A celebrated Canadian author whose indigenous roots came under question this past winter is facing new scrutiny over similarities between a passage in one of his short stories and another work published years earlier.
An investigation by Jorge Barrera of the Aboriginal Peoples Television Network found that a passage in Joseph Boyden’s 1997 short story, Bearwalker, about a medicine man who receives special powers, contained “similar words, phrasing, structure and narrative arc” to a story by Ron Geyshick, called Inside My Heart, published in 1989.
Warren Cariou, Canada research chair in narrative, community and indigenous cultures at the University of Manitoba, said Thursday while he is not an expert in plagiarism, the similarities are troubling.

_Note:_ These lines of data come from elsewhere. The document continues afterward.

===== config.mk =====
export PLATFORM = sky130hd
export DESIGN_NAME = arrival_barrier
export DESIGN_NICKNAME = d
export VERILOG_FILES = /design/src/rtl/arrival_barrier_pkg.sv /design/src/rtl/arrival_barrier_popcount_n.sv /design/src/rtl/arrival_barrier.sv
export SDC_FILE = /design/constraint.sdc
export NUM_CORES = 1
export LEC_CHECK = 0
export ABC_CLOCK_PERIOD_IN_PS = 2700
export CAP_MARGIN = 20
export CORE_ASPECT_RATIO = 0.8
export CORE_MARGIN = 5
export CORE_UTILIZATION = 24
export DETAILED_ROUTE_END_ITERATION = 10
export GPL_TIMING_DRIVEN = 0
export SKIP_LAST_GASP = 1
export SLEW_MARGIN = 5
export SYNTH_ARGS = -nofsm -noshare
export SYNTH_HDL_FRONTEND = slang
export SYNTH_HIERARCHICAL = 1
export SYNTH_SLANG_ARGS = --single-unit
export TNS_END_PERCENT = 30

===== constraint.sdc =====
create_clock -name clk -period 2.7 [get_ports clk]
set_clock_uncertainty 0.1 [all_clocks]
set_input_delay 0.54 -clock clk [delete_from_list [all_inputs] [get_ports clk]]
set_output_delay 0.54 -clock clk [all_outputs]
set_load 0.1 [all_outputs]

“I definitely think the issue is worth further examination,” he said in an email. “The similarities do raise concerns, certainly.”
The stories formally share intimate structural details, they begin and end exactly the same way
In Bearwalker, a character, Antoine, becomes sick and is said to have “bolted his door by jamming knives into the crack between the door and frame.” After lying on a couch for a week, “the Lord came with two helpers. They were all dressed in black suits with white button shirts.” The Lord tells Antoine, “I’m going to give you a special gift,” the ability to “see into people, see what is bothering them.”

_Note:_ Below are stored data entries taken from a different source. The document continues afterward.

[src/rtl/block_plotter_if.sv]
// Command/pixel bus between the load stage, the block plotter and the VGA adapter write port.
interface block_plotter_if;
  localparam int unsigned XW = 8;
  localparam int unsigned YW = 7;
  localparam int unsigned CW = 3;

  logic          start;
  logic          clear;
  logic [XW-1:0] x_in;
  logic [YW-1:0] y_in;
  logic [CW-1:0] colour_in;
  logic [XW-1:0] vga_x;
  logic [YW-1:0] vga_y;
  logic [CW-1:0] vga_colour;
  logic          plot;
  logic          busy;
  logic          done;

  modport master (
    output start, clear, x_in, y_in, colour_in,
    input  vga_x, vga_y, vga_colour, plot, busy, done
  );

  modport slave (
    input  start, clear, x_in, y_in, colour_in,
    output vga_x, vga_y, vga_colour, plot, busy, done
  );
endinterface

[src/rtl/block_plotter.sv]
// Rasterises a BLOCK_W x BLOCK_H block (or a full-screen clear) onto the VGA
// write port, one candidate pixel per clock, with off-screen pixels clipped.
module block_plotter #(
  parameter int unsigned BLOCK_W  = 4,
  parameter int unsigned BLOCK_H  = 4,
  parameter int unsigned SCREEN_W = 160,
  parameter int unsigned SCREEN_H = 120
) (
  input  logic           clk,
  input  logic           reset,
  block_plotter_if.slave bus
);
  localparam int unsigned XW = 8;
  localparam int unsigned YW = 7;
  localparam int unsigned CW = 3;

  typedef enum logic [1:0] {IDLE, BLK, CLR, FIN} state_t;

  state_t        state;
  logic [XW-1:0] bx, cx, vga_x;
  logic [YW-1:0] by, cy, vga_y;
  logic [CW-1:0] bc, vga_colour;
  logic          plot, busy, done;

  // One bit wider than the operands so off-screen sums never wrap back on screen.
  logic [XW:0] sum_x_c;
  logic [YW:0] sum_y_c;
  assign sum_x_c = {1'b0, bx} + {1'b0, cx};
  assign sum_y_c = {1'b0, by} + {1'b0, cy};

  always_ff @(posedge clk or posedge reset) begin
    if (reset) begin
      state      <= IDLE;
      bx         <= '0;
      by         <= '0;
      bc         <= '0;
      cx         <= '0;
      cy         <= '0;
      vga_x      <= '0;
      vga_y      <= '0;
      vga_colour <= '0;
      plot       <= 1'b0;
      busy       <= 1'b0;
      done       <= 1'b0;
    end else begin
      plot <= 1'b0;
      done <= 1'b0;
      case (state)
        IDLE: begin
          // busy is still high for the cycle right after FIN; commands are refused then too.
          if (busy) begin
            busy <= 1'b0;
          end else if (bus.clear) begin
            cx    <= '0;
            cy    <= '0;
            busy  <= 1'b1;
            state <= CLR;
          end else if (bus.start) begin
            bx    <= bus.x_in;
            by    <= bus.y_in;
            bc    <= bus.colour_in;
            cx    <= '0;
            cy    <= '0;
            busy  <= 1'b1;
            state <= BLK;
          end
        end

        BLK: begin
          if (sum_x_c < (XW+1)'(SCREEN_W) && sum_y_c < (YW+1)'(SCREEN_H)) begin
            plot       <= 1'b1;
            vga_x      <= sum_x_c[XW-1:0];
            vga_y      <= sum_y_c[YW-1:0];
            vga_colour <= bc;
          end
          if (cx == XW'(BLOCK_W - 1)) begin
            cx <= '0;
            if (cy == YW'(BLOCK_H - 1)) begin
              cy    <= '0;
              state <= FIN;
            end else begin
              cy <= cy + YW'(1);
            end
          end else begin
            cx <= cx + XW'(1);
          end
        end

        CLR: begin
          plot       <= 1'b1;
          vga_x      <= cx;
          vga_y      <= cy;
          vga_colour <= '0;
          if (cx == XW'(SCREEN_W - 1)) begin
            cx <= '0;
            if (cy == YW'(SCREEN_H - 1)) begin
              cy    <= '0;
              state <= FIN;
            end else begin
              cy <= cy + YW'(1);
            end
          end else begin
            cx <= cx + XW'(1);
          end
        end

        FIN: begin
          done  <= 1'b1;
          state <= IDLE;
        end

        default: state <= IDLE;
      endcase
    end
  end

  assign bus.vga_x      = vga_x;
  assign bus.vga_y      = vga_y;
  assign bus.vga_colour = vga_colour;
  assign bus.plot       = plot;
  assign bus.busy       = busy;
  assign bus.done       = done;
endmodule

Similar details and lines appear in Inside My Heart, according to APTN, which posted a side-by-side comparison of the passages.
“I bolted my door with these knives that I jammed in sideways,” Geyshick writes. For four days and four nights, “I just lay on my couch. On the fourth day, the Lord came in. He had two helpers … They were dressed all in black, with white shirts and black ties.” The Lord said, “I am going to give you special powers.”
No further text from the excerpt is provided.